Oxygen Vacancy Defects Boosted High Performance p-Type Delafossite CuCrO2 Gas Sensors

p-type ternary oxides can be extensively explored as alternative sensing channels to binary oxides with diverse structural and compositional versatilities. Seeking a novel approach to magnify their sensitivities toward gas molecules, e.g., volatile organic compounds (VOCs), will definitely expand their applications in the frontier area of healthcare and air-quality monitoring. In this work, delafossite CuCrO2 (CCO) nanoparticles with different grain sizes have been utilized as p-type ternary oxide sensors.

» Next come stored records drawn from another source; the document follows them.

===== src/rtl/sos_cascade_sequencer.sv =====
// sos_cascade_sequencer
//   Time-multiplexes one shared biquad (SOS) core across NUM_STAGES cascaded
//   IIR sections. Each accepted sample is walked through stages 0..N-1, with
//   each core result chained into the next stage. Holds a runtime-writable
//   coefficient bank that defaults to pass-through.
//
//   Optional feature macro: SOS_SEQ_TIMEOUT_EN (WAIT-state watchdog; when it
//   is undefined, core_timeout is tied 0 and WAIT holds indefinitely).
//
// Ports
//   clk, reset                 rising-edge clock, synchronous active-high reset
//   data_in, sample_trig       sample input and its one-cycle strobe
//   data_out, filter_done      cascade result (held) and its one-cycle strobe
//   busy, cfg_busy             high in any state except IDLE
//   sample_overrun             sticky: trig arrived while busy
//   core_timeout               sticky watchdog flag
//   clr_flags                  clears both sticky flags (a set wins)
//   cfg_we/stage/sel/data      coefficient write port, honoured only in IDLE
//   core_start, core_stage,
//   core_data_in, core_coef    request to the shared core ({GAIN,A2,A1,B2,B1,B0})
//   core_done, core_data_out   core result return
module sos_cascade_sequencer #(
   parameter int NUM_STAGES     = 2,
   parameter int COEF_SIZE      = 20,
   parameter int DATA_SIZE      = 24,
   parameter int TIMEOUT_CYCLES = 64,
   localparam int STAGE_W       = (NUM_STAGES > 1) ? $clog2(NUM_STAGES) : 1
) (
   input  logic                   clk,
   input  logic                   reset,
   input  logic [DATA_SIZE-1:0]   data_in,
   input  logic                   sample_trig,
   output logic [DATA_SIZE-1:0]   data_out,
   output logic                   filter_done,
   output logic                   busy,
   output logic                   sample_overrun,
   output logic                   core_timeout,
   input  logic                   clr_flags,
   input  logic                   cfg_we,
   input  logic [STAGE_W-1:0]     cfg_stage,
   input  logic [2:0]             cfg_sel,
   input  logic [COEF_SIZE-1:0]   cfg_data,
   output logic                   cfg_busy,
   output logic                   core_start,
   output logic [STAGE_W-1:0]     core_stage,
   output logic [DATA_SIZE-1:0]   core_data_in,
   output logic [6*COEF_SIZE-1:0] core_coef,
   input  logic                   core_done,
   input  logic [DATA_SIZE-1:0]   core_data_out
);

   typedef enum logic [1:0] {S_IDLE, S_ISSUE, S_WAIT, S_DONE} state_t;

   localparam logic [COEF_SIZE-1:0]   UNITY    = {2'b01, {(COEF_SIZE-2){1'b0}}};
   localparam logic [6*COEF_SIZE-1:0] BANK_RST = {UNITY, {(4*COEF_SIZE){1'b0}}, UNITY};
   localparam logic [STAGE_W-1:0]     LAST_STG = STAGE_W'(NUM_STAGES - 1);

   state_t                 state_q, state_d;
   logic [STAGE_W-1:0]     stage_q, stage_d;
   logic [DATA_SIZE-1:0]   work_q, work_d;
   logic [DATA_SIZE-1:0]   dout_q, dout_d;
   logic [6*COEF_SIZE-1:0] bank_q [NUM_STAGES];
   logic [6*COEF_SIZE-1:0] bank_d [NUM_STAGES];
   logic [6*COEF_SIZE-1:0] coef_q;
   logic                   ovr_q, ovr_d;

`ifdef SOS_SEQ_TIMEOUT_EN
   localparam int             TMO_W    = (TIMEOUT_CYCLES > 1) ? $clog2(TIMEOUT_CYCLES) : 1;
   localparam logic [TMO_W-1:0] TMO_LAST = TMO_W'(TIMEOUT_CYCLES - 1);
   logic [TMO_W-1:0] tmo_cnt_q, tmo_cnt_d;
   logic             tmo_flag_q, tmo_flag_d;
`endif

   always_comb begin
      state_d = state_q;
      stage_d = stage_q;
      work_d  = work_q;
      dout_d  = dout_q;
      bank_d  = bank_q;
`ifdef SOS_SEQ_TIMEOUT_EN
      tmo_cnt_d  = tmo_cnt_q;
      tmo_flag_d = clr_flags ? 1'b0 : tmo_flag_q;
`endif

      // Set has priority over clear; DONE counts as busy, so a trig there is an overrun.
      ovr_d = clr_flags ? 1'b0 : ovr_q;
      if (sample_trig && (state_q != S_IDLE)) begin
         ovr_d = 1'b1;
      end

      if ((state_q == S_IDLE) && cfg_we && (int'(cfg_stage) < NUM_STAGES) && (cfg_sel < 3'd6)) begin
         bank_d[cfg_stage][int'(cfg_sel)*COEF_SIZE +: COEF_SIZE] = cfg_data;
      end

      case (state_q)
         S_IDLE: begin
            if (sample_trig) begin
               work_d  = data_in;
               stage_d = '0;
               state_d = S_ISSUE;
            end
         end
         S_ISSUE: begin
            state_d = S_WAIT;
`ifdef SOS_SEQ_TIMEOUT_EN
            tmo_cnt_d = '0;
`endif
         end
         S_WAIT: begin
            if (core_done) begin
               work_d = core_data_out;
               if (stage_q == LAST_STG) begin
                  dout_d  = core_data_out;
                  state_d = S_DONE;
               end else begin
                  stage_d = stage_q + 1'b1;
                  state_d = S_ISSUE;
               end
            end
`ifdef SOS_SEQ_TIMEOUT_EN
            else if (tmo_cnt_q == TMO_LAST) begin
               tmo_flag_d = 1'b1;
               state_d    = S_IDLE;
            end else begin
               tmo_cnt_d = tmo_cnt_q + 1'b1;
            end
`endif
         end
         S_DONE:  state_d = S_IDLE;
         default: state_d = S_IDLE;
      endcase
   end

   always_ff @(posedge clk) begin
      if (reset) begin
         state_q <= S_IDLE;
         stage_q <= '0;
         work_q  <= '0;
         dout_q  <= '0;
         ovr_q   <= 1'b0;
         coef_q  <= BANK_RST;
         for (int unsigned i = 0; i < NUM_STAGES; i++) begin
            bank_q[i] <= BANK_RST;
         end
`ifdef SOS_SEQ_TIMEOUT_EN
         tmo_cnt_q  <= '0;
         tmo_flag_q <= 1'b0;
`endif
      end else begin
         state_q <= state_d;
         stage_q <= stage_d;
         work_q  <= work_d;
         dout_q  <= dout_d;
         ovr_q   <= ovr_d;
         bank_q  <= bank_d;
         // Loaded from the next-state bank so a write coincident with an accepted
         // trig is already visible when stage 0 issues.
         coef_q  <= bank_d[stage_d];
`ifdef SOS_SEQ_TIMEOUT_EN
         tmo_cnt_q  <= tmo_cnt_d;
         tmo_flag_q <= tmo_flag_d;
`endif
      end
   end

   assign data_out       = dout_q;
   assign filter_done    = (state_q == S_DONE);
   assign busy           = (state_q != S_IDLE);
   assign cfg_busy       = busy;
   assign sample_overrun = ovr_q;
   assign core_start     = (state_q == S_ISSUE);
   assign core_stage     = stage_q;
   assign core_data_in   = work_q;
   assign core_coef      = coef_q;
`ifdef SOS_SEQ_TIMEOUT_EN
   assign core_timeout   = tmo_flag_q;
`else
   assign core_timeout   = 1'b0;
`endif

endmodule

It was found that singly ionized oxygen vacancies (Vo•) defects, compared with the grain size of CCO nanoparticles, play an important role in enhancing the charge exchange at the VOCs molecules/CCO interface. In addition to suppressing the hole concentration of the sensor channel, the unpaired electron trapped in Vo• provides an active site for chemisorptions of environmental oxygen and VOCs molecules. The synergetic effect is responsible for the observed increase of sensitivity. Furthermore, the sensitive (Vo• defect-rich) CCO sensor exhibits good reproducibility and stability under a moderate operation temperature (<325 °C). Our work highlights that Vo• defects, created via either in situ synthesis or postannealing treatment, could be explored to rationally boost the performance of p-type ternary oxide sensors.